AM: Yeah, that makes perfect sense. I’ve subtly asked you multiple times, so I’m just going to come out [directly]. Speaking of self-reflection, tell us about your Bollywood dancing superpower.
CS: I was a competitive dancer in college. I did Bhangra, and I did Bollywood and Garba. So, a lot of forms of dancing, and I’ve always loved to dance. When I came to Kaiser Permanente, my chief found out that I did this, and at our holiday party asked me to lead a Bollywood dance. I engaged everybody at the holiday party, and we were all dancing Bhangra. That was my second year here. After that it grew into workouts at lunchtime at my medical office building and I started doing Thursday Bollywood Breakout sessions. Dr. Harini Reddy, who helped spearhead the Women in Medicine Symposium, found out about it and she asked me to do the Bollywood Breakout session. So now at the Women in Medicine Symposium I will do a Bollywood breakout session every year. It’s something that really brings me joy, and honestly, it was one of those moments where all of my worlds collided. And it’s a really cool thing that I get to share, that I got to be my identity as a physician, as an Indian person, and as a dancer, and it’s such a fun thing for me to do.

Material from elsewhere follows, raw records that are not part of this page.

## config.mk

```make
export PLATFORM = sky130hd
export DESIGN_NAME = ldm_stm_seq
export DESIGN_NICKNAME = d
export VERILOG_FILES = /design/src/rtl/arm_cpu_pkg.sv /design/src/rtl/reg_list_penc.sv /design/src/rtl/ldm_stm_seq.sv
export SDC_FILE = /design/constraint.sdc
export NUM_CORES = 1
export LEC_CHECK = 0
export CORE_MARGIN = 1
export CORE_UTILIZATION = 42
export DETAILED_ROUTE_END_ITERATION = 10
export PLACE_DENSITY = 0.74
export SKIP_LAST_GASP = 1
export SYNTH_ARGS = -nofsm -noshare
export SYNTH_HDL_FRONTEND = slang
export SYNTH_HIERARCHICAL = 1
export SYNTH_SLANG_ARGS = --single-unit
```

## constraint.sdc

```tcl
create_clock -name CLK -period 10.5 [get_ports CLK]
set_clock_uncertainty 0.1 [all_clocks]
set_input_delay 2.625 -clock CLK [delete_from_list [all_inputs] [get_ports CLK]]
set_output_delay 2.625 -clock CLK [all_outputs]
set_load 0.02 [all_outputs]
```

## src/rtl/arm_cpu_pkg.sv

```systemverilog
// ==== arm_cpu_pkg : shared types/constants for the LDM/STM sequencer ====
// ==== Revision 1.0                                                      ====
`default_nettype none

package arm_cpu_pkg;

  localparam int WORD_W     = 32;
  localparam int REG_AW     = 4;
  localparam int NREGS      = 16;
  localparam int WORD_BYTES = 4;

  // Encoded as {UP, PRE}
  localparam logic [1:0] AM_DA = 2'b00;
  localparam logic [1:0] AM_DB = 2'b01;
  localparam logic [1:0] AM_IA = 2'b10;
  localparam logic [1:0] AM_IB = 2'b11;

  typedef enum logic [1:0] {
    ST_IDLE = 2'd0,
    ST_XFER = 2'd1,
    ST_WB   = 2'd2,
    ST_DONE = 2'd3
  } seq_state_e;

endpackage

`default_nettype wire

```

## src/rtl/reg_list_penc.sv

```systemverilog
// ==== reg_list_penc : lowest-set-bit priority encoder over the register list ====
// ==== Revision 1.0                                                           ====
`default_nettype none

module reg_list_penc
  import arm_cpu_pkg::*;
(
  input  logic [NREGS-1:0]  i_mask,
  output logic [REG_AW-1:0] o_idx,
  output logic              o_valid
);

  // Descending scan so the lowest set bit is the last (winning) assignment.
  always_comb begin
    o_idx   = '0;
    o_valid = 1'b0;
    for (int i = NREGS - 1; i >= 0; i--) begin
      if (i_mask[i]) begin
        o_idx   = REG_AW'(i);
        o_valid = 1'b1;
      end
    end
  end

endmodule

`default_nettype wire

```

## src/rtl/ldm_stm_seq.sv

```systemverilog
// ==== ldm_stm_seq : ARM LDM/STM multi-register sequencer (option: LDM_STM_ABORT_EN) ====
// ==== Revision 1.0                                                                  ====
`default_nettype none

module ldm_stm_seq #(
  parameter int DATA_W = arm_cpu_pkg::WORD_W,
  parameter int REG_AW = arm_cpu_pkg::REG_AW
) (
  input  logic                 CLK,
  input  logic                 RST,
  input  logic                 START,
  input  logic                 IS_LOAD,
  input  logic                 UP,
  input  logic                 PRE,
  input  logic                 WBACK,
  input  logic [REG_AW-1:0]    BASE_REG,
  input  logic [DATA_W-1:0]    BASE_ADDR,
  input  logic [2**REG_AW-1:0] REG_LIST,
  output logic [DATA_W-1:0]    MEM_ADDR,
  output logic                 MEM_RE,
  output logic                 MEM_WE,
  output logic [DATA_W-1:0]    MEM_WDATA,
  input  logic [DATA_W-1:0]    MEM_RDATA,
  input  logic                 MEM_READY,
`ifdef LDM_STM_ABORT_EN
  input  logic                 MEM_ABORT,
  output logic                 ABORT,
`endif
  output logic [REG_AW-1:0]    RF_RADDR,
  input  logic [DATA_W-1:0]    RF_RDATA,
  output logic [REG_AW-1:0]    RF_WADDR,
  output logic [DATA_W-1:0]    RF_WDATA,
  output logic                 RF_W_EN,
  output logic                 BUSY,
  output logic                 DONE
);

  import arm_cpu_pkg::*;

  localparam int NR = 2**REG_AW;
  localparam int CW = REG_AW + 1;

  seq_state_e        r_state;
  logic              r_is_load;
  logic              r_do_wb;
  logic [REG_AW-1:0] r_base_reg;
  logic [NR-1:0]     r_pending;
  logic [DATA_W-1:0] r_final;
  logic [DATA_W-1:0] r_addr;
  logic              r_re;
  logic              r_we;
  logic              r_busy;
  logic              r_done;
`ifdef LDM_STM_ABORT_EN
  logic              r_abort;
`endif

  logic [CW-1:0]     w_cnt;
  logic [DATA_W-1:0] w_span;
  logic [DATA_W-1:0] w_start;
  logic [DATA_W-1:0] w_final;
  logic [REG_AW-1:0] w_cur;
  logic              w_cur_vld;
  logic              w_xfer;
  logic              w_abort;
  logic              w_beat;
  logic              w_last;

  reg_list_penc u_penc (
    .i_mask  (r_pending),
    .o_idx   (w_cur),
    .o_valid (w_cur_vld)
  );

  always_comb begin
    w_cnt = '0;
    for (int i = 0; i < NR; i++) begin
      w_cnt = w_cnt + CW'(REG_LIST[i]);
    end
  end

  assign w_span  = DATA_W'(w_cnt) << 2;
  assign w_final = UP ? (BASE_ADDR + w_span) : (BASE_ADDR - w_span);

  // Every mode walks upward; decrement modes just start lower.
  always_comb begin
    case ({UP, PRE})
      AM_IA:   w_start = BASE_ADDR;
      AM_IB:   w_start = BASE_ADDR + DATA_W'(WORD_BYTES);
      AM_DA:   w_start = BASE_ADDR - w_span + DATA_W'(WORD_BYTES);
      default: w_start = BASE_ADDR - w_span;
    endcase
  end

  assign w_xfer = (r_state == ST_XFER) && w_cur_vld;
`ifdef LDM_STM_ABORT_EN
  assign w_abort = w_xfer && MEM_ABORT;
`else
  assign w_abort = 1'b0;
`endif
  assign w_beat = w_xfer && MEM_READY && !w_abort;
  assign w_last = (r_pending & (r_pending - NR'(1))) == '0;

  always_ff @(posedge CLK) begin
    if (!RST) begin
      r_state    <= ST_IDLE;
      r_is_load  <= 1'b0;
      r_do_wb    <= 1'b0;
      r_base_reg <= '0;
      r_pending  <= '0;
      r_final    <= '0;
      r_addr     <= '0;
      r_re       <= 1'b0;
      r_we       <= 1'b0;
      r_busy     <= 1'b0;
      r_done     <= 1'b0;
`ifdef LDM_STM_ABORT_EN
      r_abort    <= 1'b0;
`endif
    end else begin
      r_done <= 1'b0;
`ifdef LDM_STM_ABORT_EN
      r_abort <= 1'b0;
`endif
      case (r_state)
        ST_IDLE: begin
          if (START) begin
            r_is_load  <= IS_LOAD;
            r_base_reg <= BASE_REG;
            r_pending  <= REG_LIST;
            r_final    <= w_final;
            // A loaded base must not be overwritten by the final address.
            r_do_wb    <= WBACK && !(IS_LOAD && REG_LIST[BASE_REG]);
            r_busy     <= 1'b1;
            if (REG_LIST != '0) begin
              r_state <= ST_XFER;
              r_addr  <= w_start;
              r_re    <= IS_LOAD;
              r_we    <= !IS_LOAD;
            end else begin
              r_state <= ST_DONE;
              r_done  <= 1'b1;
            end
          end
        end
        ST_XFER: begin
          if (w_abort) begin
            r_state <= ST_DONE;
            r_re    <= 1'b0;
            r_we    <= 1'b0;
            r_addr  <= '0;
`ifdef LDM_STM_ABORT_EN
            r_abort <= 1'b1;
`endif
          end else if (w_beat) begin
            r_pending <= r_pending & ~(NR'(1) << w_cur);
            r_addr    <= r_addr + DATA_W'(WORD_BYTES);
            if (w_last) begin
              r_re   <= 1'b0;
              r_we   <= 1'b0;
              r_addr <= '0;
              if (r_do_wb) begin
                r_state <= ST_WB;
              end else begin
                r_state <= ST_DONE;
                r_done  <= 1'b1;
              end
            end
          end
        end
        ST_WB: begin
          r_state <= ST_DONE;
          r_done  <= 1'b1;
        end
        default: begin
          r_state <= ST_IDLE;
          r_busy  <= 1'b0;
        end
      endcase
    end
  end

  assign MEM_ADDR  = r_addr;
  assign MEM_RE    = r_re;
  assign MEM_WE    = r_we;
  assign BUSY      = r_busy;
  assign DONE      = r_done;
`ifdef LDM_STM_ABORT_EN
  assign ABORT     = r_abort;
`endif
  assign RF_RADDR  = w_xfer ? w_cur : '0;
  assign MEM_WDATA = (w_xfer && !r_is_load) ? RF_RDATA : '0;

  always_comb begin
    RF_W_EN  = 1'b0;
    RF_WADDR = '0;
    RF_WDATA = '0;
    if (w_beat && r_is_load) begin
      RF_W_EN  = 1'b1;
      RF_WADDR = w_cur;
      RF_WDATA = MEM_RDATA;
    end else if (r_state == ST_WB) begin
      RF_W_EN  = 1'b1;
      RF_WADDR = r_base_reg;
      RF_WDATA = r_final;
    end
  end

endmodule

`default_nettype wire

```

Yosys cells after proc, flatten, opt, wreduce, memory -nomap -nowiden
Index checks and enable logic that the tools add are counted.
- register bits after elaboration: 92
- logic and storage cells: 141
- input bits: 124
- output and inout bits: 109
- equal/unequal tests: 8
- $add $sub $neg: 21
- mux-type cells: 74
- magnitude comparators: 1
- reduce and logical (&&, ||, !) cells: 21
- shift-type cells: 1
- bitwise operators: 4
- operators with widths (kind ; number):
    2-to-1 mux 32 bit ; 8
    adder 32 x 3 -> 32 bit (second input constant) ; 3
    case mux 32 bit (3 select lines) ; 1
    2-to-1 mux 4 bit ; 19
    case mux 32 bit (2 select lines) ; 1
    adder 5 x 1 -> 5 bit ; 11
    adder 32 x 7 -> 32 bit ; 1
    AND 16 bit ; 2
    2-to-1 mux 1 bit ; 32
    2-to-1 mux 16 bit ; 2
    case mux 16 bit (2 select lines) ; 1
    subtractor 32 x 7 -> 32 bit ; 1
    zero test 16 bit ; 1
    NOT 16 bit ; 1
    nonzero test 16 bit ; 1
    << shifter 1 x 4 -> 16 bit (first input constant) ; 1
    subtractor 16 x 1 -> 16 bit (second input constant) ; 1
    2-to-1 mux 2 bit ; 4
    != test 2 bit (second input constant) ; 4
    equality test 2 bit (second input constant) ; 3
    logical AND 1 bit ; 6
    case mux 1 bit (2 select lines) ; 3
    case mux 2 bit (3 select lines) ; 1
    AND reduction 3 bit ; 2
    16 further kinds ; 20

Longest topological paths before layout
Gate-level depths: netlist (run 1).
- depth in word-level cells: 21
- depth in mapped cells: 26
- mapped depth without buffers: 23

By module
Netlist (run 1), hierarchy kept.
- by module, submodules not included (module ; instances ; area an instance (um^2) ; cells each ; seq. area each (um^2)):
    ldm_stm_seq ; 1 ; 9649.3 ; 1423 ; 1841.8
    reg_list_penc ; 1 ; 178.9 ; 33 ; 0.0

Least setup slack after synthesis (run 1)
OpenSTA, ideal clock, no wires.
- path kind: in2reg
- from: input REG_LIST[0]
- to: register r_addr[21], in the netlist MEM_ADDR[21]
- cell stages on the path: 23
- required time: 10273 ps
- slack: 2101 ps
- library setup time: 127 ps
- path buffers: 4
- arrival: 8172 ps
- cell sequence: inv_1 fa_1 fa_1 fa_1 fa_1 inv_1 ha_1 fa_1 xor2_1 ha_1 buf_6 nor2b_1 a2111o_1 buf_6 buf_2 nand4_1 xnor2_1 nand2_1 nor4b_4 buf_6 nand2_1 and3_1 or3_1
- longest elaborated chain between the ends: 21
- elaborated cells between the ends (all ways): 24
- those cells by class: add/sub (17); eq/ne (1); mux (4); reduce/logical (2)
- RTL lines (element ; RTL line ; source):
    start: declaration ; ldm_stm_seq.sv:18 ; input logic [2**REG_AW-1:0] REG_LIST,
    adder 1 x 1 -> 2 bit ; ldm_stm_seq.sv:78 ; w_cnt = w_cnt + CW'(REG_LIST[i]);
    adder 2 x 1 -> 3 bit ; ldm_stm_seq.sv:78 ;
    adder 3 x 1 -> 4 bit ; ldm_stm_seq.sv:78 ;
    adder 4 x 1 -> 5 bit ; ldm_stm_seq.sv:78 ;
    adder 5 x 1 -> 5 bit (11 in a row) ; ldm_stm_seq.sv:78 ;
    subtractor 32 x 7 -> 32 bit ; ldm_stm_seq.sv:90, ldm_stm_seq.sv:91 ;
    adder 32 x 3 -> 32 bit ; ldm_stm_seq.sv:90 ; AM_DA: w_start = BASE_ADDR - w_span + DATA_W'(WORD_BYTES);
    case mux 32 bit (3 select lines) ; ldm_stm_seq.sv:87 ; case ({UP, PRE})
    2-to-1 mux 32 bit ; ldm_stm_seq.sv:135 ; if (REG_LIST != '0) begin
    2-to-1 mux 32 bit ; ldm_stm_seq.sv:127 ; if (START) begin
    case mux 32 bit (2 select lines) ; ldm_stm_seq.sv:125 ; case (r_state)
    end signal: assignment ; ldm_stm_seq.sv:137 ; r_addr <= w_start;
    end signal: assignment ; ldm_stm_seq.sv:157 ; r_addr <= r_addr + DATA_W'(WORD_BYTES);
    end: declaration ; ldm_stm_seq.sv:49 ; logic [DATA_W-1:0] r_addr;
Several ways; a longest one is shown, not always the timed one. The select of a mux whose other input is x is not followed.
A chain may end at the register's enable or synchronous reset.

Worst setup path in the final report (run 1)
- from: input REG_LIST[5]
- to: register r_addr[21], in the netlist MEM_ADDR[21]
- longest elaborated chain between the ends: 17
- elaborated cells between the ends (all ways): 20
- those cells by class: add/sub (13); eq/ne (1); mux (4); reduce/logical (2)
- RTL lines (element ; RTL line):
    adder 5 x 1 -> 5 bit (11 in a row) ; ldm_stm_seq.sv:78
    subtractor 32 x 7 -> 32 bit ; ldm_stm_seq.sv:90, ldm_stm_seq.sv:91
    adder 32 x 3 -> 32 bit ; ldm_stm_seq.sv:90
    case mux 32 bit (3 select lines) ; ldm_stm_seq.sv:87
    2-to-1 mux 32 bit ; ldm_stm_seq.sv:135
    2-to-1 mux 32 bit ; ldm_stm_seq.sv:127
    case mux 32 bit (2 select lines) ; ldm_stm_seq.sv:125
Several ways; a longest one is shown, not always the timed one. The select of a mux whose other input is x is not followed.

AM: That’s phenomenal. And, by the way, shout out for the Kaiser Permanente Women in Medicine Conference. It’s not just for women, I go every year with my wife, who’s also a physician, and it’s been a great tool for me to learn how I can be a better ally for my female colleagues, both physicians and NPs and nurses, you name it, so shout out to the Women in Medicine Conference happening, I think, in June.
Well, this is phenomenal. We could go on and on, but we want to keep these short and high yield. My last, and perhaps most important question, what makes you most proud to be a Permanente physician?
CS: Do you have another 2 hours? No, it’s that I get to be a physician and practice ethical medicine, and also that I get to pursue other avenues of my strengths. I don’t have to just be a physician. I get to do all of these other things in my director role. I am just thrilled to be a part of this organization.
AM: Amazing, amazing. Thank you so much for joining us, Dr. Soni, and sharing your expertise and your thoughts with us today. We really appreciate it.